Sie ist soziale Unternehmerin und hat vor drei Jahren das BonnLAB gegründet, einen Begegnungsort für eine nachhaltige Stadtentwicklung.

In Rio De Janeiro versammelte sich die Welt zum ersten Umweltgipfel. Diese erste UN-Konferenz über Umwelt und Entwicklung 1992 war der Start der globalen Klima-Verhandlungen. In dieses Jahr hinein wurde Johanna Schäfer geboren. Wenn die 26-Jährige darüber nachdenkt, was die Welt bei ihrer Geburt schon wusste und wie wenig seitdem für den Klimaschutz gewonnen wurde, fehlen ihr für einen Augenblick die Worte, und das passiert nicht oft. Sie fährt sich mit den Fingern durch die Haare, sortiert Strähnen und Gedanken. „Warum hat das noch keiner gemacht?“, ist die Frage, mit der für Johanna Schäfer oft alles beginnt.

Als ältestes von acht Kindern in einer Patchworkfamilie war sie schnell eigenständig und unabhängig. Sie studierte Architektur und fand ihr Thema: Stadt­entwicklung mit Bürgerbeteiligung und Fokus auf Nachhaltigkeit und Kultur. In der eigenen Stadt sieht sie Ungleichheit, Ungerechtigkeit und Unwissen. Und schon packt sie die Neugier, die Lust am Experimentieren und sie startet ein neues Projekt. So ist sie soziale Unternehmerin geworden und hat vor drei Jahren ein Stadtlabor gegründet, das BonnLAB. Für eine nachhaltige Stadtentwicklung braucht es ihrer Meinung nach vor allem Begegnungsorte. Einen Raum, den Bürgerinnen und Bürger nutzen können für ihre Ideen. Obwohl Johanna Schäfer selbst Ideensprudlerin ist, kommen Impulse für Aktionen im BonnLab größtenteils von den Mitmenschen. Die nutzen das Stadtlabor zum Arbeiten und für Netzwerktreffen, sie eröffnen Ausstellungen und veranstalten Wohnzimmerkonzerte, konzipieren Workshops und organisieren Hackathons zur gemeinsamen Softwareentwicklung. Die meisten Projekte laufen bisher ehrenamtlich.

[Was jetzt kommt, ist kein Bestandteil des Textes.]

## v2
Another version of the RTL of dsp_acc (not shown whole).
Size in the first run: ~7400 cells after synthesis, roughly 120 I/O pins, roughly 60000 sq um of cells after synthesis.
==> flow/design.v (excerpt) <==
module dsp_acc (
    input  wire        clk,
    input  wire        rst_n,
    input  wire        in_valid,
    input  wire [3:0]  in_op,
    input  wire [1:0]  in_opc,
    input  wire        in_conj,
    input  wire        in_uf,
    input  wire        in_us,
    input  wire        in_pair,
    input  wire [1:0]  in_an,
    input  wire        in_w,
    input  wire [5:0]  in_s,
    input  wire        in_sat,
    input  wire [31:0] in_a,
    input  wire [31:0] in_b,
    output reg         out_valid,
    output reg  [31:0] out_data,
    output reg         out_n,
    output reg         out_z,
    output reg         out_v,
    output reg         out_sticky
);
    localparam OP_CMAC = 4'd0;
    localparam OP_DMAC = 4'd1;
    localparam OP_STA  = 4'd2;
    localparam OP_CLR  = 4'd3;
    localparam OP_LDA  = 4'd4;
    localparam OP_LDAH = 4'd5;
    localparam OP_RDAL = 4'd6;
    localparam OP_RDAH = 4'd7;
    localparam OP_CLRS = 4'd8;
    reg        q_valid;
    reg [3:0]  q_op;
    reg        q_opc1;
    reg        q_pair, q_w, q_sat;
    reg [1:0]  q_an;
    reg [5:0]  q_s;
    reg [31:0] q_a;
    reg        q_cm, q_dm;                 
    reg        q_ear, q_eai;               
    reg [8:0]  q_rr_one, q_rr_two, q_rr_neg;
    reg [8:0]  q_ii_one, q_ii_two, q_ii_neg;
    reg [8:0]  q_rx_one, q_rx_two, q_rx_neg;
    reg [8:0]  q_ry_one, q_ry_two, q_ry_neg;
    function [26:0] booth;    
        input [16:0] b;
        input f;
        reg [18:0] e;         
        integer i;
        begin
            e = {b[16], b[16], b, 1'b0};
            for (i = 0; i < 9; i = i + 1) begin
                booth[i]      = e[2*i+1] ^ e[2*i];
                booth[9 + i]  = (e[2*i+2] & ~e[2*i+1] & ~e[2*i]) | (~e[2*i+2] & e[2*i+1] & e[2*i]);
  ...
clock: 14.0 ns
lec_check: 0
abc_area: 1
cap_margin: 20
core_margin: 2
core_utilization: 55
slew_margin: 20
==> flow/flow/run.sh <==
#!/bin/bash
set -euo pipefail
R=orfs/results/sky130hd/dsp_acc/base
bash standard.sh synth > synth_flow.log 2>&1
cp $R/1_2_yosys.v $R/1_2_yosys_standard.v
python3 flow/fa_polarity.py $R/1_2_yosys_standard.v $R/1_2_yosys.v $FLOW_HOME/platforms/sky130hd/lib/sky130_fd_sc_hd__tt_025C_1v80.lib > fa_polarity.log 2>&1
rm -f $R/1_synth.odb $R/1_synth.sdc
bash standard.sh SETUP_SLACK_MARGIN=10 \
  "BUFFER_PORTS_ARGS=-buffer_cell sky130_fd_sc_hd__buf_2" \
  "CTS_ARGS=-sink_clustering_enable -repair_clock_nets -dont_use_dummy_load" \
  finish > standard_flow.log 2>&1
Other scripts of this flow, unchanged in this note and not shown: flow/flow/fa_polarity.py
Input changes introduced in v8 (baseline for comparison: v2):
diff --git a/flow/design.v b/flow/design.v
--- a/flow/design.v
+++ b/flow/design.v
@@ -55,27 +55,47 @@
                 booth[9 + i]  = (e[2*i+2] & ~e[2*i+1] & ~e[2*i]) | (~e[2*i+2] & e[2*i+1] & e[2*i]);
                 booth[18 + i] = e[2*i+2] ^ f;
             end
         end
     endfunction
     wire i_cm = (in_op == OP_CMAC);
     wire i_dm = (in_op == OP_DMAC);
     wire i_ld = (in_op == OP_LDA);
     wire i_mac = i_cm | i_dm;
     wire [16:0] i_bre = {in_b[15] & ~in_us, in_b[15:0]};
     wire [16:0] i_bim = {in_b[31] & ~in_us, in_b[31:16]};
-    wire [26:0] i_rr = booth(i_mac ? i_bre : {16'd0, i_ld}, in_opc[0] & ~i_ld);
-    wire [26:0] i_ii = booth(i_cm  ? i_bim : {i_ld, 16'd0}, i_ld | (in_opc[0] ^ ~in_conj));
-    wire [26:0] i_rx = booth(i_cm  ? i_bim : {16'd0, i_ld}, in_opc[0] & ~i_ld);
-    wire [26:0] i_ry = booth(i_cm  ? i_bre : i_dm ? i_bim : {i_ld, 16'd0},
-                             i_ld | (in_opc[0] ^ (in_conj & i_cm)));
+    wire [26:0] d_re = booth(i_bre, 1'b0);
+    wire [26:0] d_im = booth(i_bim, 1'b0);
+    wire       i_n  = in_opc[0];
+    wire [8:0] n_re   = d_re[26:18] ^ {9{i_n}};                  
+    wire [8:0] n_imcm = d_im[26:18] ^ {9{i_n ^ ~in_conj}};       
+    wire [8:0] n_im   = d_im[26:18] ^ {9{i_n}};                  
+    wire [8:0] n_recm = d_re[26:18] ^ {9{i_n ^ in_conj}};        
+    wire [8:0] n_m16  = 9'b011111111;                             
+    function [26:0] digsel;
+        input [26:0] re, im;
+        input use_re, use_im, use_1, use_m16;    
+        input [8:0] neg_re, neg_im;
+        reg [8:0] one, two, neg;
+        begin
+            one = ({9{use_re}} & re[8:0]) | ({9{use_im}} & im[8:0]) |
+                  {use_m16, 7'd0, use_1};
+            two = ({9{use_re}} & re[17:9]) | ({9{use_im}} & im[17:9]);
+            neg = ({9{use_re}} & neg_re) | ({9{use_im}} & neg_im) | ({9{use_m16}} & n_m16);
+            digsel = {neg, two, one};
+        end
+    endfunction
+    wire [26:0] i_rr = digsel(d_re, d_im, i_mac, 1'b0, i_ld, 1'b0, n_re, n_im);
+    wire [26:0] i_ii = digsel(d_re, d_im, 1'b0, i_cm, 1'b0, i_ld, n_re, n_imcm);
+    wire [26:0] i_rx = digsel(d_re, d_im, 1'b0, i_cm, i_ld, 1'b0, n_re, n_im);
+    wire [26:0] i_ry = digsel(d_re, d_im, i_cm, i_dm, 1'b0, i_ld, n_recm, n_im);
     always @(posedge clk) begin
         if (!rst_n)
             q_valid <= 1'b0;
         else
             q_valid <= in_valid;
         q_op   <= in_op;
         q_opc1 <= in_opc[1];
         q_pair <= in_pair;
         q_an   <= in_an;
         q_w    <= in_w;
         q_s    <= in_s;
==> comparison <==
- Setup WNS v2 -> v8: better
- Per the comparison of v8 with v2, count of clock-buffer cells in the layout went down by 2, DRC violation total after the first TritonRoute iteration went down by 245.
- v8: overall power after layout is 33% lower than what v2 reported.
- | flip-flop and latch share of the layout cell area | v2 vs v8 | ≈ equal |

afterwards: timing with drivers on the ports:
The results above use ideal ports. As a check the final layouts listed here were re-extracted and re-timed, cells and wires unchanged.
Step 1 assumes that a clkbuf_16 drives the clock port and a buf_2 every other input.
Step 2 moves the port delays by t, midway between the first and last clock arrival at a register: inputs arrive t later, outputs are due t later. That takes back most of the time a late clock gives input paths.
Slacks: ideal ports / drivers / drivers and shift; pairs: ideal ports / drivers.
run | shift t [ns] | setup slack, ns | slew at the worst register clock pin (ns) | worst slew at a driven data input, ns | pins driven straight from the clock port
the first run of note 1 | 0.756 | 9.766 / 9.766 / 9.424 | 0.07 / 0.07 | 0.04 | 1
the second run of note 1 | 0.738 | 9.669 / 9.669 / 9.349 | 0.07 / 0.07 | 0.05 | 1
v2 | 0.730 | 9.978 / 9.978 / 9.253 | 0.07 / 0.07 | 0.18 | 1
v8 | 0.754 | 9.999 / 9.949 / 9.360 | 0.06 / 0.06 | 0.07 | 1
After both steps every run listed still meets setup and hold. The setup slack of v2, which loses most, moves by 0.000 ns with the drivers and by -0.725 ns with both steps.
Background: an optimization exercise with open tools, aiming at small area, a short achievable clock period and few clock cycles per item. Do not read the settings as production practice. Only simulation tests tie the RTL to the original design; equivalence was not proved. Power and IR drop assume default switching activity.

==> flow/design.v, too long to show whole: its modules and the start of the top module <==
// module eq32: 4549 lines
// module eq32_fa: 4 lines
// module eq32_ha: 4 lines
// module eq32_ao: 3 lines
// module eq32_and: 3 lines
// module eq32_xor: 3 lines
// module eq32_sgn: 3 lines
module eq32 (
    input  wire               clk,
    input  wire               rst,
    input  wire               in_valid,
    output wire               in_ready,
    input  wire signed [9:0]  in_code,
    output reg                out_valid,
    output reg  signed [15:0] out_y,
    output reg                out_sat,
    input  wire               ctrl_we,
    input  wire               ctrl_bank,
    input  wire               ctrl_bypass,
    input  wire               coef_we,
    input  wire               coef_bank,
    input  wire [4:0]         coef_idx,
    input  wire [19:0]        coef_data
);
  // ...
==> flow/flow/run.sh <==
#!/bin/bash
# The standard layout (the standard.sh: ORFS synthesis to final layout),
# with two changes: the port buffers that ORFS adds in placement are
# sky130_fd_sc_hd__buf_4 instead of the buffer it picks by itself, and the
# antenna repair after detailed routing may take up to 10 rounds instead of 5.
# ORFS keeps each step's full log under orfs/logs/; make's own output goes to
# standard_flow.log here.
set -euo pipefail
bash standard.sh BUFFER_PORTS_ARGS="-buffer_cell sky130_fd_sc_hd__buf_4" MAX_REPAIR_ANTENNAS_ITER_DRT=10 finish > standard_flow.log 2>&1
==> flow/standard.sh <==
#!/bin/bash
# synth_recipe.tcl (not shown) runs the flow's synth.tcl, then flattens the netlist and writes it again
# the make line also repeats each setting of config.mk as NAME=value (left out here)
make -C /OpenROAD-flow-scripts/flow DESIGN_CONFIG=/design/flow/config.mk WORK_HOME=/design/flow/orfs CLKGATE_MAP_FILE= SYNTH_SCRIPT=/design/flow/synth_recipe.tcl "${@:-finish}"
==> flow/config.mk <==
export PLATFORM = sky130hd
export DESIGN_NAME = eq32
export DESIGN_NICKNAME = eq32
export VERILOG_FILES = /design/flow/design.v
export SDC_FILE = /design/flow/constraint.sdc
export NUM_CORES = 4
export LEC_CHECK = 0
export CAP_MARGIN = 20
export CORE_MARGIN = 2
export CORE_UTILIZATION = 50
export CTS_CLUSTER_DIAMETER = 80
export CTS_CLUSTER_SIZE = 25
export PLACE_DENSITY = 0.62
export SLEW_MARGIN = 70
export SYNTH_HIERARCHICAL = 1
export SYNTH_MINIMUM_KEEP_SIZE = 0
==> flow/constraint.sdc <==
create_clock -name core_clock -period 14.0 [get_ports {clk}]
set_input_delay 2.8000 -clock core_clock [delete_from_list [all_inputs] [get_ports {clk}]]
set_output_delay 2.8000 -clock core_clock [all_outputs]
set_load 0.01 [all_outputs]
==> impl_metrics.yaml, run 1 <==
status:
  status: "no timing/DRC/antenna violations"
timing:
  setup-tns-final_ns: 0
  max_slew_margin: 0.6114
  period_minus_slack_ns: 4.525
worst_setup_path:
  startpoint_type: "flip-flop"
  rr_worst_depth: 16
  critical_path_class: "flip-flop to flip-flop"
  cp_cell_sequence: "ha_1, inv_1, fa_1, nand2b_1, a21oi_2, o211ai_2, and2_1, xor2_2, nor4_2, and3b_1, nand2_4, o311ai_4, buf_2, buf_2, buf_2, o2111ai_2"
pwr:
  p_switching_mw: 4.995
  power_leader: "registers"
yosys:
  netlist_area_um2: 215800
  synth_simple_gate_area_frac: 0.03019
  synth_compound_area_frac: 0.1561
clock_tree:
  cts_buffer_depth: 4
  clock-root-buffer: "clkbuf_16"
finish:
  multi_input_area_um2: 147600
  seqCellArea_um2: 70300
  largest_class: "multi-input gates"
  signal_buffers: 746
  biggestRegsByFlops: "r0 (721), ca (640), cb (640)"
routing:
  top_layer: "met5"
  wl_met2_mm: 467.5
  drc: 0
placement:
  place_area_um2: 233100
hold_path:
  hold_depth: 0
Testbench counts, summed over its fixed seeds: cycles 8,240, items 8,192.
==> run 2, diff against run 1 <==
--- a/flow/design.v
+++ b/flow/design.v
@@ -4533,23 +4533,33 @@
     always @(posedge clk) begin
         if (rst) vs <= 3'd0;
         else     vs <= {vs[1:0], hv};
     end
     wire [34:0] s0 = {1'b1,r2[60],r2[58],r2[56],r2[54],r2[52],r2[50],r2[48],r2[46],r2[44],r2[42],r2[40],r2[38],r2[36],r2[34],r2[32],r2[30],r2[28],r2[26],r2[24],r2[22],r2[20],r2[18],r2[16],r2[14],r2[12],r2[10],r2[8],r2[6],r2[5],r2[4],r2[3],r2[2],r2[1],r2[0]};
     wire [34:0] s1 = {1'b0,r2[61],r2[59],r2[57],r2[55],r2[53],r2[51],r2[49],r2[47],r2[45],r2[43],r2[41],r2[39],r2[37],r2[35],r2[33],r2[31],r2[29],r2[27],r2[25],r2[23],r2[21],r2[19],r2[17],r2[15],r2[13],r2[11],r2[9],r2[7],1'b0,1'b0,1'b0,1'b0,1'b0,1'b0};
     wire [34:0] u  = s0 + s1;
     wire [34:0] u1 = s0 + s1 + 35'd1;
-    wire        lo = ~&u[33:27];
-    wire        hi = |u1[33:27];
+    reg         un, lo, hi;
+    reg  [15:0] ya, yb;
+    reg         vsum;
+    always @(posedge clk) begin
+        un <= u[34];
+        lo <= ~&u[33:27];
+        hi <= |u1[33:27];
+        ya <= u[27:12];
+        yb <= u1[27:12];
+        if (rst) vsum <= 1'b0;
+        else     vsum <= vs[2];
+    end
     always @(posedge clk) begin
         if (rst) out_valid <= 1'b0;
-        else     out_valid <= vs[2];
-        out_y   <= u[34] ? (lo ? 16'h8000 : u[27:12]) : (hi ? 16'h7FFF : u1[27:12]);
-        out_sat <= u[34] ? lo : hi;
+        else     out_valid <= vsum;
+        out_y   <= un ? (lo ? 16'h8000 : ya) : (hi ? 16'h7FFF : yb);
+        out_sat <= un ? lo : hi;
     end
 endmodule
 module eq32_fa (input wire a, input wire b, input wire c, output wire s, output wire co);
     assign s  = a ^ b ^ c;
     assign co = (a & b) | (a & c) | (b & c);
 endmodule
 module eq32_ha (input wire a, input wire b, output wire s, output wire co);
     assign s  = a ^ b;
==> impl_metrics.yaml, run 2 <==
finish:
  synthToLayoutAreaGrowth_pct: 11.82
  mostFrequentLayoutCell: "xor2_1"
  top_register: "r0"
  layout_common_cells: "xor2_1 (3,348), a22o_1 (3,130), fa_1 (3,045)"
  largest_reg_flops: 721
  drive_above_1_share: 0.1550
  nNetsFinal: 20117
  biggestRegsByFlops: "r0 (721), ca (640), cb (640)"
timing:
  period_minus_slack_ns: 4.602
  finalHoldViolations: 0
  rsz0062_at_grt: "no"
  max_slew_margin: 0.6292
  fin_crit_sh: 0.3287
  tightest_slew_ns: 0.5555
  setup-tns-final_ns: 0
  clock_skew_ns: 0.1102
  drv_slew: 0
  fmax_ghz: 0.2173
  finalSetupViolCount: 0
clock_tree:
  clock-root-buffer: "clkbuf_16"
  clk_latency_ns: 1.05
  cts_buffer_depth: 4
  h-tree-depth: 4
  cts_hold_buf: 0
  cts_buffers: 183
  clkTransAtPathRegs_ns: 0.10
  cts_sinks: 2870
  tritoncts: "built"
  post_cts_buffers: 0
  ctsResizeCount: 0
pwr:
  pwr_density_cell_nw_per_um2: 70.68
  p_leak_nw: 119.5
  clkPwrFrac: 0.369
  p_switching_mw: 4.872
  peakVddDrop_v: 0.0001318
  combPwrFrac: 0.101
  total_power_mw: 17.09
  intPower_mw: 12.21
  seq_power_share: 0.530
  swShare: 0.2851
yosys:
  ys_seq_area_frac: 0.3250
  synth_nets: 19456
  yosys.cell_count.top_type: "a22o_1"
  synth-edff-count: 1280
  netlist_area_um2: 216200
  yosysTopAreaCell: "fa_1"
  synth_top_area_share: 0.3203
  ys_warn_count: 7
  synthCells: 15878
  synth_flop_cell: "dfxtp_1"
  synthArstFlopShare: 0
  ys_ff_latch: 2870
  yosysUniqueCellTypes: 66
  synthTopCellsByArea: "fa_1 (32%), edfxtp_1 (18%), a22o_1 (15%)"
  avgSynthCellArea_um2: 13.61
  ys_top_cells_by_count: "a22o_1 (3,679), fa_1 (3,459), xor2_1 (3,370)"
routing:
  drc: 0
  via_per_inst: 6.972
  routed_wl_mm: 1161
  dr.pass1.iters: 8
  drt-initial-drc-count: 27267
  ant_nets: 0
  vias: 157543
  wire_per_inst_um: 51.38
floorplan:
  die_h_um: 661.5
  num_io_pins: 62
  dieArea_um2: 437600
  die_w_um: 661.5
  start_util: 0.5020
  fp.coreArea_um2: 430600
  rows: 241
worst_setup_path:
  slowest_stage: "fa_4"
  startpoint: "sa[2]"
  cp.required_ns: 14.84
  cp_cell_sequence: "a22o_1, a22o_1, xor2_1, fa_1, fa_1, fa_4, fa_1"
  critical_path_class: "flip-flop to flip-flop"
  crit_top_cell: "fa_1"
  end_kind: "flip-flop"
  rr_startpoint: "sa[2]"
  crit_arrival_ns: 5.44
  crit_fanout: 20
  cpPeakStageDelay_ns: 0.83
  startpoint_type: "flip-flop"
grt:
  grt_max_degree: 62
  track_usage: 0.5283
  antenna_found_initial: 106
  grt_pass1_wl_mm: 1507
  grt_overflow: 0
  grt_pass1_vias: 151809
placement:
  gp_congestion: 1.138
  numPortBuffers: 61
  hpwl_mm: 949.3
flow_run:
  drv_cap: 0
hold_path:
  worstHoldStart: "r1[97]"
  holdCritPathClass: "flip-flop to flip-flop"
status:
  status: "no timing/DRC/antenna violations"
Context: an optimization exercise on an open-source flow, tuned for small area, a short achievable clock period and few clock cycles per item. The choices shown serve that exercise and are no tape-out recipe.
Function was checked by simulation only, so behaviour that the tests miss may differ from the original.
Power figures rest on the tool's default switching activity, not on a simulated workload.

### flow/config.mk
export PLATFORM = sky130hd
export DESIGN_NAME = cp2_tally
export DESIGN_NICKNAME = cp2_tally
export VERILOG_FILES = /design/flow/design.v
export SDC_FILE = /design/flow/constraint.sdc
export NUM_CORES = 4
export LEC_CHECK = 0
export CAP_MARGIN = 20
export CORE_MARGIN = 2
export CORE_UTILIZATION = 40
export SLEW_MARGIN = 20
### flow/constraint.sdc
create_clock -name core_clock -period 22.0 [get_ports {clk}]
set_input_delay 4.4000 -clock core_clock [delete_from_list [all_inputs] [get_ports {clk}]]
set_output_delay 4.4000 -clock core_clock [all_outputs]
set_load 0.01 [all_outputs]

Vor einem Jahr hat die Möglichmacherin aus dem Stadtlabor einen Food Club gegründet – „Bonn isst“. Über den vernetzt sie die städtische Essensszene von Landwirten über Unternehmerinnen und Gastronomen bis zu Verbrauchern. Bei der Organisation des Clubs mit all seinen Workshops, Barcamps und Vorträgen hilft ihr die Digitalisierung. Schäfer nutzt die sozialen Medien, wo es geht, für ihre Zwecke. Seit 2017 die Weltklimakonferenz in Bonn stattfand, hat sie über Twitter 19 „#BonnFiji“-Partnerschaften in 14 Ländern aufgebaut. Schäfer will mit dem Netzwerk gute Beispiele aus der Welt sichtbar machen. Motor für alles sind die 17 Ziele der Vereinten Nationen zur Hunger- und Armutsbekämpfung – die Sustainable Development Goals, kurz SDG. Zum ersten Ziel „Keine Armut“ passt die Give-and-Take-Box, die Schäfer vor ihrem gläsernen Stadtlabor eingerichtet hat. Wärend des Gesprächs kommen immer wieder Menschen und nehmen sich Essen und Kleidung heraus. Ein kleiner Puzzlestein aus Johanna Schäfers Vision: Überall in den Städten dieser Welt entstehen Begegnungsräume für Menschen, die sich austauschen und verbinden. Dann wachsen nachhaltige Ideen von unten hinein in Gesellschaft, Unternehmen und Politik.